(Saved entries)
# # # #

==> src/sv/pfse_pkg.sv <==
package pfse_pkg;

    // Fixed field widths
    localparam int unsigned CHAN_W   = 12;
    localparam int unsigned TICK_W   = 15;
    localparam int unsigned SLOT_W   = 17;
    localparam int unsigned SPACE_W  = 21;
    localparam int unsigned BUDGET_W = 24;
    localparam int unsigned CFG_W    = 16;

    localparam logic [TICK_W-1:0]   CHUNK_MAX    = 15'h7FFF;
    localparam logic [BUDGET_W-1:0] BUDGET_FLOOR = 24'h800000;

    // Register reset values, the times in microseconds
    localparam logic             ACTIVE_HIGH_RST = 1'b1;
    localparam int unsigned      PULSE_US_RST    = 300;
    localparam int unsigned      SPACE_US_RST    = 4000;
    localparam int unsigned      FRAME_US_RST    = 22500;

    typedef logic [1:0] t_cfg_idx;
    localparam t_cfg_idx CFG_ACTIVE_HIGH  = 2'd0;
    localparam t_cfg_idx CFG_PULSE_WIDTH  = 2'd1;
    localparam t_cfg_idx CFG_MIN_SPACE    = 2'd2;
    localparam t_cfg_idx CFG_MIN_FRAME    = 2'd3;

    typedef struct packed {
        logic [CHAN_W-1:0] channel_width_us;
        logic              last_channel;
    } t_chan;

    typedef struct packed {
        logic              first_level;
        logic [TICK_W-1:0] first_ticks;
        logic              second_level;
        logic [TICK_W-1:0] second_ticks;
        logic              frame_end;
    } t_sym;

    typedef struct packed {
        logic capture;
        logic emit_slot;
        logic calc_rem;
        logic emit_stop;
        logic emit_pad;
    } t_dp_cmd;

    typedef struct packed {
        logic last;
        logic stop_end;
        logic pad_end;
    } t_dp_sts;

endpackage

==> src/sv/pfse_stream_if.sv <==
interface pfse_stream_if #(
    parameter type t_data = logic
);
    logic  valid;
    logic  ready;
    t_data data;

    modport source(output valid, output data, input ready);
    modport sink(input valid, input data, output ready);
endinterface

==> src/sv/pfse_ctrl.sv <==
module pfse_ctrl (
    input  logic              i_clk,
    input  logic              i_rst_n,
    input  logic              i_in_valid,
    output logic              o_in_ready,
    input  logic              i_out_ready,
    output logic              o_out_valid,
    output pfse_pkg::t_dp_cmd o_cmd,
    input  pfse_pkg::t_dp_sts i_sts
);
    localparam logic [2:0] S_IDLE = 3'd0;
    localparam logic [2:0] S_SLOT = 3'd1;
    localparam logic [2:0] S_REM  = 3'd2;
    localparam logic [2:0] S_STOP = 3'd3;
    localparam logic [2:0] S_PAD  = 3'd4;

    logic [2:0] r_state;
    logic [2:0] n_state;
    logic       r_out_valid;
    logic       n_out_valid;
    logic       w_out_free;
    logic       w_emit;

    assign w_out_free = !r_out_valid || i_out_ready;

    always_comb begin
        n_state = r_state;
        o_cmd   = '0;
        w_emit  = 1'b0;
        unique case (r_state)
            S_IDLE: begin
                if (i_in_valid) begin
                    o_cmd.capture = 1'b1;
                    n_state       = S_SLOT;
                end
            end
            S_SLOT: begin
                if (w_out_free) begin
                    o_cmd.emit_slot = 1'b1;
                    w_emit          = 1'b1;
                    n_state         = i_sts.last ? S_REM : S_IDLE;
                end
            end
            S_REM: begin
                o_cmd.calc_rem = 1'b1;
                n_state        = S_STOP;
            end
            S_STOP: begin
                if (w_out_free) begin
                    o_cmd.emit_stop = 1'b1;
                    w_emit          = 1'b1;
                    n_state         = i_sts.stop_end ? S_IDLE : S_PAD;
                end
            end
            S_PAD: begin
                if (w_out_free) begin
                    o_cmd.emit_pad = 1'b1;
                    w_emit         = 1'b1;
                    n_state        = i_sts.pad_end ? S_IDLE : S_PAD;
                end
            end
            default: begin
                n_state = S_IDLE;
            end
        endcase
    end

    always_comb begin
        if (w_emit) begin
            n_out_valid = 1'b1;
        end else if (i_out_ready) begin
            n_out_valid = 1'b0;
        end else begin
            n_out_valid = r_out_valid;
        end
    end

    always_ff @(posedge i_clk) begin
        if (!i_rst_n) begin
            r_state     <= S_IDLE;
            r_out_valid <= 1'b0;
        end else begin
            r_state     <= n_state;
            r_out_valid <= n_out_valid;
        end
    end

    assign o_in_ready  = (r_state == S_IDLE);
    assign o_out_valid = r_out_valid;
endmodule

==> src/sv/pfse_dpath.sv <==
module pfse_dpath #(
    parameter int unsigned TICKS_PER_US = 10
) (
    input  logic                                i_clk,
    input  logic                                i_rst_n,
    input  logic                                i_cfg_we,
    input  pfse_pkg::t_cfg_idx                  i_cfg_idx,
    input  logic [pfse_pkg::CFG_W-1:0]          i_cfg_data,
    input  pfse_pkg::t_chan                     i_chan,
    input  pfse_pkg::t_dp_cmd                   i_cmd,
    output pfse_pkg::t_dp_sts                   o_sts,
    output pfse_pkg::t_sym                      o_sym
);
    localparam logic [pfse_pkg::TICK_W-1:0] PULSE_RST =
        pfse_pkg::TICK_W'(pfse_pkg::PULSE_US_RST * TICKS_PER_US);
    localparam logic [pfse_pkg::SPACE_W-1:0] SPACE_RST =
        pfse_pkg::SPACE_W'(pfse_pkg::SPACE_US_RST * TICKS_PER_US);
    localparam logic [pfse_pkg::BUDGET_W-1:0] FRAME_RST =
        pfse_pkg::BUDGET_W'(pfse_pkg::FRAME_US_RST * TICKS_PER_US);
    localparam logic [pfse_pkg::BUDGET_W-1:0] CHUNK_W24 =
        pfse_pkg::BUDGET_W'(pfse_pkg::CHUNK_MAX);
    localparam logic [pfse_pkg::BUDGET_W-1:0] CHUNK2_W24 = CHUNK_W24 + CHUNK_W24;

    logic                              r_active_high;
    logic [pfse_pkg::TICK_W-1:0]       r_pulse_ticks;
    logic [pfse_pkg::SPACE_W-1:0]      r_space_ticks;
    logic [pfse_pkg::BUDGET_W-1:0]     r_frame_ticks;
    logic [pfse_pkg::BUDGET_W-1:0]     r_budget;
    logic [pfse_pkg::SLOT_W-1:0]       r_slot_ticks;
    logic                              r_last;
    logic [pfse_pkg::BUDGET_W-1:0]     r_rem;
    pfse_pkg::t_sym                    r_sym;

    logic [pfse_pkg::BUDGET_W-1:0]     w_cfg_frame;
    logic signed [pfse_pkg::SLOT_W:0]  w_gap;
    logic [pfse_pkg::TICK_W-1:0]       w_gap_ticks;
    logic signed [pfse_pkg::BUDGET_W:0] w_bsub;
    logic [pfse_pkg::BUDGET_W-1:0]     w_bnext;
    logic signed [pfse_pkg::BUDGET_W:0] w_rsub;
    logic                              w_raise;
    logic                              w_stop_end;
    logic                              w_pad_end;
    logic                              w_pad_full;

    assign w_cfg_frame = pfse_pkg::BUDGET_W'(32'(i_cfg_data) * TICKS_PER_US);

    // Idle part of a channel slot, clipped to one chunk
    assign w_gap = $signed({1'b0, r_slot_ticks}) - $signed({3'b000, r_pulse_ticks});
    always_comb begin
        if (w_gap < 0) begin
            w_gap_ticks = '0;
        end else if (w_gap > $signed({3'b000, pfse_pkg::CHUNK_MAX})) begin
            w_gap_ticks = pfse_pkg::CHUNK_MAX;
        end else begin
            w_gap_ticks = w_gap[pfse_pkg::TICK_W-1:0];
        end
    end

    // Budget minus slot, floored at the most negative budget
    assign w_bsub  = $signed({r_budget[pfse_pkg::BUDGET_W-1], r_budget})
                   - $signed({8'd0, r_slot_ticks});
    assign w_bnext = (w_bsub[pfse_pkg::BUDGET_W] && !w_bsub[pfse_pkg::BUDGET_W-1])
                   ? pfse_pkg::BUDGET_FLOOR : w_bsub[pfse_pkg::BUDGET_W-1:0];

    // Rest after stop pulse, raised to the minimum space
    assign w_rsub  = $signed({r_budget[pfse_pkg::BUDGET_W-1], r_budget})
                   - $signed({10'd0, r_pulse_ticks});
    assign w_raise = w_rsub < $signed({4'd0, r_space_ticks});

    assign w_stop_end = r_rem <= CHUNK_W24;
    assign w_pad_end  = r_rem <= CHUNK2_W24;
    assign w_pad_full = r_rem > CHUNK2_W24;

    always_ff @(posedge i_clk) begin
        if (!i_rst_n) begin
            r_active_high <= pfse_pkg::ACTIVE_HIGH_RST;
            r_pulse_ticks <= PULSE_RST;
            r_space_ticks <= SPACE_RST;
            r_frame_ticks <= FRAME_RST;
            r_budget      <= FRAME_RST;
        end else begin
            if (i_cfg_we) begin
                unique case (i_cfg_idx)
                    pfse_pkg::CFG_ACTIVE_HIGH: r_active_high <= i_cfg_data[0];
                    pfse_pkg::CFG_PULSE_WIDTH: r_pulse_ticks <=
                        pfse_pkg::TICK_W'(32'(i_cfg_data[9:0]) * TICKS_PER_US);
                    pfse_pkg::CFG_MIN_SPACE: r_space_ticks <=
                        pfse_pkg::SPACE_W'(32'(i_cfg_data) * TICKS_PER_US);
                    pfse_pkg::CFG_MIN_FRAME: begin
                        r_frame_ticks <= w_cfg_frame;
                        r_budget      <= w_cfg_frame;
                    end
                    default: begin
                    end
                endcase
            end
            // take each slot off the budget; reload for the next frame once the last symbol goes out
            if (i_cmd.emit_slot) begin
                r_budget <= w_bnext;
            end else if ((i_cmd.emit_stop && w_stop_end) || (i_cmd.emit_pad && w_pad_end)) begin
                r_budget <= r_frame_ticks;
            end
        end
    end

    always_ff @(posedge i_clk) begin
        if (i_cmd.capture) begin
            r_slot_ticks <= pfse_pkg::SLOT_W'(32'(i_chan.channel_width_us) * TICKS_PER_US);
            r_last       <= i_chan.last_channel;
        end
        if (i_cmd.calc_rem) begin
            r_rem <= w_raise ? pfse_pkg::BUDGET_W'(r_space_ticks)
                             : w_rsub[pfse_pkg::BUDGET_W-1:0];
        end else if (i_cmd.emit_stop) begin
            r_rem <= w_stop_end ? '0 : r_rem - CHUNK_W24;
        end else if (i_cmd.emit_pad) begin
            r_rem <= w_pad_full ? r_rem - CHUNK2_W24 : '0;
        end

        priority if (i_cmd.emit_slot) begin
            r_sym.first_level  <= r_active_high;
            r_sym.first_ticks  <= r_pulse_ticks;
            r_sym.second_level <= !r_active_high;
            r_sym.second_ticks <= w_gap_ticks;
            r_sym.frame_end    <= 1'b0;
        end else if (i_cmd.emit_stop) begin
            r_sym.first_level  <= r_active_high;
            r_sym.first_ticks  <= r_pulse_ticks;
            r_sym.second_level <= !r_active_high;
            r_sym.second_ticks <= w_stop_end ? r_rem[pfse_pkg::TICK_W-1:0]
                                             : pfse_pkg::CHUNK_MAX;
            r_sym.frame_end    <= w_stop_end;
        end else if (i_cmd.emit_pad) begin
            r_sym.first_level  <= !r_active_high;
            r_sym.second_level <= !r_active_high;
            r_sym.frame_end    <= w_pad_end;
            if (w_pad_full) begin
                r_sym.first_ticks  <= pfse_pkg::CHUNK_MAX;
                r_sym.second_ticks <= pfse_pkg::CHUNK_MAX;
            end else if (!w_stop_end) begin
                r_sym.first_ticks  <= pfse_pkg::CHUNK_MAX;
                r_sym.second_ticks <= pfse_pkg::TICK_W'(r_rem - CHUNK_W24);
            end else begin
                r_sym.first_ticks  <= r_rem[pfse_pkg::TICK_W-1:0];
                r_sym.second_ticks <= '0;
            end
        end else begin
            r_sym <= r_sym;
        end
    end

    assign o_sts.last     = r_last;
    assign o_sts.stop_end = w_stop_end;
    assign o_sts.pad_end  = w_pad_end;
    assign o_sym          = r_sym;
endmodule

==> src/sv/ppm_frame_symbol_encoder_unit.sv <==
// PPM frame symbol encoder. Each channel request (slot width in microseconds and a
// last-channel flag) turns into one two-phase line symbol: the active level for the
// start pulse, then the idle level for the rest of the slot. A signed tick budget,
// loaded from the minimum frame length, loses each slot's time; after the last
// channel the block sends a stop pulse whose idle phase is the rest of the budget,
// raised to at least the minimum space, and cut into 32767-tick chunks that spill
// into all-idle padding symbols. One microsecond is TICKS_PER_US ticks. Timing: an
// accepted request is captured, then the slot state writes its symbol into the
// output register once that register is free and the controller returns to idle;
// after the last channel it instead goes on through the remainder and stop states
// to the stop symbol, then emits one padding symbol per cycle while the output
// register is free (up to 16 padding symbols with the widest settings and
// TICKS_PER_US at 16). Output back-pressure stretches each emit. A new channel
// request is taken as soon as the previous one has handed off its final symbol,
// even while that symbol still waits in the output register. Configuration writes
// are applied at once; writing the minimum frame length restarts the budget of the
// current frame, unless a slot or frame-ending symbol is emitted at the same time.
module ppm_frame_symbol_encoder_unit #(
    parameter int unsigned TICKS_PER_US = 10
) (
    input  logic                       i_clk,
    input  logic                       i_rst_n,
    input  logic                       i_cfg_we,
    input  pfse_pkg::t_cfg_idx         i_cfg_idx,
    input  logic [pfse_pkg::CFG_W-1:0] i_cfg_data,
    pfse_stream_if.sink                i_chan,
    pfse_stream_if.source              o_sym
);
    pfse_pkg::t_dp_cmd w_cmd;
    pfse_pkg::t_dp_sts w_sts;
    pfse_pkg::t_chan   w_chan;
    pfse_pkg::t_sym    w_sym;
    logic              w_in_ready;
    logic              w_out_valid;

    assign w_chan = i_chan.data;

    // sequence the request: capture, emit slot symbol, then after the last channel stop and padding
    pfse_ctrl u_ctrl (
        .i_clk       (i_clk),
        .i_rst_n     (i_rst_n),
        .i_in_valid  (i_chan.valid),
        .o_in_ready  (w_in_ready),
        .i_out_ready (o_sym.ready),
        .o_out_valid (w_out_valid),
        .o_cmd       (w_cmd),
        .i_sts       (w_sts)
    );

    // hold configuration, budget, remaining idle time and the output register
    pfse_dpath #(
        .TICKS_PER_US (TICKS_PER_US)
    ) u_dpath (
        .i_clk      (i_clk),
        .i_rst_n    (i_rst_n),
        .i_cfg_we   (i_cfg_we),
        .i_cfg_idx  (i_cfg_idx),
        .i_cfg_data (i_cfg_data),
        .i_chan     (w_chan),
        .i_cmd      (w_cmd),
        .o_sts      (w_sts),
        .o_sym      (w_sym)
    );

    assign i_chan.ready = w_in_ready;
    assign o_sym.valid  = w_out_valid;
    assign o_sym.data   = w_sym;
endmodule

==> src/flat_wrapper.sv <==
// flat-port wrapper written by rule: the top's interface ports become plain ports
module ppm_frame_symbol_encoder_unit_flat import pfse_pkg::*;
#(
    parameter int unsigned TICKS_PER_US = 10
)
  (i_clk, i_rst_n, i_cfg_we, i_cfg_idx, i_cfg_data, i_chan_valid, i_chan_data, i_chan_ready, o_sym_valid, o_sym_data, o_sym_ready);
  pfse_stream_if #(.t_data(t_chan)) i_chan_i ();
  pfse_stream_if #(.t_data(t_sym)) o_sym_i ();
  input  logic i_clk;
  input  logic i_rst_n;
  input  logic i_cfg_we;
  input  pfse_pkg::t_cfg_idx i_cfg_idx;
  input  logic [pfse_pkg::CFG_W-1:0] i_cfg_data;
  input wire logic [$bits(i_chan_i.valid)-1:0] i_chan_valid;
  input wire logic [$bits(i_chan_i.data)-1:0] i_chan_data;
  output wire logic [$bits(i_chan_i.ready)-1:0] i_chan_ready;
  output wire logic [$bits(o_sym_i.valid)-1:0] o_sym_valid;
  output wire logic [$bits(o_sym_i.data)-1:0] o_sym_data;
  input wire logic [$bits(o_sym_i.ready)-1:0] o_sym_ready;
  assign i_chan_i.valid = i_chan_valid;
  assign i_chan_i.data = i_chan_data;
  assign i_chan_ready = i_chan_i.ready;
  assign o_sym_valid = o_sym_i.valid;
  assign o_sym_data = o_sym_i.data;
  assign o_sym_i.ready = o_sym_ready;
  ppm_frame_symbol_encoder_unit #(.TICKS_PER_US(TICKS_PER_US)) u_core (.i_clk(i_clk), .i_rst_n(i_rst_n), .i_cfg_we(i_cfg_we), .i_cfg_idx(i_cfg_idx), .i_cfg_data(i_cfg_data), .i_chan(i_chan_i), .o_sym(o_sym_i));
endmodule
==> config.mk <==
export PLATFORM = sky130hd
export DESIGN_NAME = ppm_frame_symbol_encoder_unit_flat
export DESIGN_NICKNAME = d
export VERILOG_FILES = /design/src/sv/pfse_pkg.sv /design/src/sv/pfse_stream_if.sv /design/src/sv/pfse_ctrl.sv /design/src/sv/pfse_dpath.sv /design/src/sv/ppm_frame_symbol_encoder_unit.sv /design/src/flat_wrapper.sv
export SDC_FILE = /design/constraint.sdc
export NUM_CORES = 1
export LEC_CHECK = 0
export ABC_AREA = 1
export BUFFER_PORTS_ARGS = -buffer_cell sky130_fd_sc_hd__buf_4
export CORE_MARGIN = 2
export CORE_UTILIZATION = 30
export CTS_BUF_LIST = sky130_fd_sc_hd__clkbuf_8 sky130_fd_sc_hd__clkbuf_16
export CTS_CLUSTER_DIAMETER = 200
export DETAILED_ROUTE_END_ITERATION = 12
export PLACE_DENSITY_LB_ADDON = 0.2
export SYNTH_ARGS = -nofsm -noshare
export SYNTH_HDL_FRONTEND = slang
export SYNTH_SLANG_ARGS = --single-unit
export TNS_END_PERCENT = 30
==> constraint.sdc <==
create_clock -name i_clk -period 4.6 [get_ports i_clk]
set_clock_uncertainty 0.2 [all_clocks]
set_input_delay 0.23 -clock i_clk [delete_from_list [all_inputs] [get_ports i_clk]]
set_output_delay 0.23 -clock i_clk [all_outputs]
set_load 0.05 [all_outputs]
Word-level counts from Yosys, hierarchy flattened
Index checks and enable logic that the tools add are counted.
Widths: inputs -> output; s select.
Operators by class
  $add $sub $neg: 5
  equality and inequality tests: 11
  bitwise operators: 0
  multipliers: 3
  divide/modulo/power cells: 0
  muxes and demuxes: 38
  order comparisons: 6
  reduce and logical (&&, ||, !) cells: 24
  shift operators: 0
Operators by type and width (count)
  $mux 24: 11
  $mux 33: 3
  $mux 15: 6
  $lt 25x21->1: 1
  $sub 24x15->25: 1
  $sub 24x17->25: 1
  $gt 24x16->1 const B: 1
  $le 24x15->1 const B: 1
  $le 24x16->1 const B: 1
  $sub 24x15->24 const B: 1
  $sub 24x16->24 const B: 1
  $mul 16x3->19 const B: 1
  $mux 3: 6
  $gt 17x16->1 const B: 1
  $lt 17x1->1 const B: 1
  $sub 16x14->17: 1
  $mul 12x3->15 const B: 1
  $pmux 3 s5: 1
  $mul 10x3->13 const B: 1
  $reduce_bool 3->1: 4
  $mux 1: 10
  $reduce_and 2->1: 5
  $ne 2x2->1 const B: 4
  $eq 3x2->1 const B: 2
  other kinds (14): 21
Storage, ports and cells
  bits in latches: 0
  bits in registers: 153
  bits in read-only memories: 0
  bits in writable memories: 0
  memories kept: 0

Longest topological paths before layout
  word-level depth: 8
  gate-level depth with buffers: 27

Modules after synthesis
From an unflattened synthesis, not the netlist that was laid out.
Second synthesis, totals
  cell total of the unflattened synthesis: 1735
  area total of the unflattened synthesis: 12378.1 µm²
By module, submodules not included
  pfse_dpath: seq. area each 3683.5 µm², area an instance 12107.9 µm², cells an instance 1692, times used 1
  pfse_ctrl: seq. area each 80.1 µm², area an instance 270.3 µm², cells an instance 43, times used 1

Least setup slack after synthesis
Ideal clock, no wire load.
  path type: register -> register
  start: reg u_core.u_dpath.r_pulse_ticks[1] (netlist bit)
  end: reg u_core.u_dpath.r_rem[11] (netlist bit) (data pin)
  required time: 4143 ps
  cell stages (with the launch flop): 26
  setup time: 257 ps
  setup slack: 1190 ps
  period minus slack after synthesis: 3410 ps
  arrival time: 2954 ps
  cell sequence: dfxtp_1 -> ha_1 -> inv_1 -> fa_1 -> nand3_1 -> nand2_1 -> nand2_1 -> nand2_1 -> nand2_1 -> nand2_1 -> xor2_1 -> inv_1 -> ha_1 -> nand2_1 -> nor4_1 -> nand2_1 -> nand2_1 -> nand2_1 -> nand2_1 -> a21oi_1 -> nand2_1 -> buf_4 -> buf_4 -> nand3_1 -> nand3_1 -> nand2_1
Between the ends
  longest elaborated chain between the ends: 4
RTL lines
  from (decl): line pfse_dpath.sv:25  | logic [pfse_pkg::TICK_W-1:0] r_pulse_ticks;
  from (signal assigned): line pfse_dpath.sv:85  | pfse_pkg::CFG_PULSE_WIDTH: r_pulse_ticks <=
  $sub 24x15->25 (*): line pfse_dpath.sv:67  | - $signed({10'd0, r_pulse_ticks});
  $lt 25x21->1: line pfse_dpath.sv:68  | assign w_raise = w_rsub < $signed({4'd0, r_space_ticks});
  $mux 24 (*): line pfse_dpath.sv:112  | r_rem <= w_raise ? pfse_pkg::BUDGET_W'(r_space_ticks)
  $mux 24 (*): line pfse_dpath.sv:111  | if (i_cmd.calc_rem) begin
  to (signal assigned): line pfse_dpath.sv:112
  to (signal assigned): line pfse_dpath.sv:115  | r_rem <= w_stop_end ? '0 : r_rem - CHUNK_W24;
  to (signal assigned): line pfse_dpath.sv:117  | r_rem <= w_pad_full ? r_rem - CHUNK2_W24 : '0;
  to (decl): line pfse_dpath.sv:31  | logic [pfse_pkg::BUDGET_W-1:0] r_rem;
Every way passes the cells marked *; elsewhere a longest branch is shown, timed or not.
A chain may end at the register's enable or synchronous reset.

Worst setup path in the final report
  start: reg u_core.u_dpath.r_pulse_ticks[11] (netlist bit)
  end: reg u_core.u_dpath.r_rem[12] (netlist bit) (data pin)
Same word-level chain as after synthesis.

# # # #

● EXERCISE DETAILS: The lines of the data, from the first through the one containing "localparam int unsigned CFG_W", are to be transcribed exactly.

● RESPONSE TO THE TASK:
==> src/sv/pfse_pkg.sv <==
package pfse_pkg;

    // Fixed field widths
    localparam int unsigned CHAN_W   = 12;
    localparam int unsigned TICK_W   = 15;
    localparam int unsigned SLOT_W   = 17;
    localparam int unsigned SPACE_W  = 21;
    localparam int unsigned BUDGET_W = 24;
    localparam int unsigned CFG_W    = 16;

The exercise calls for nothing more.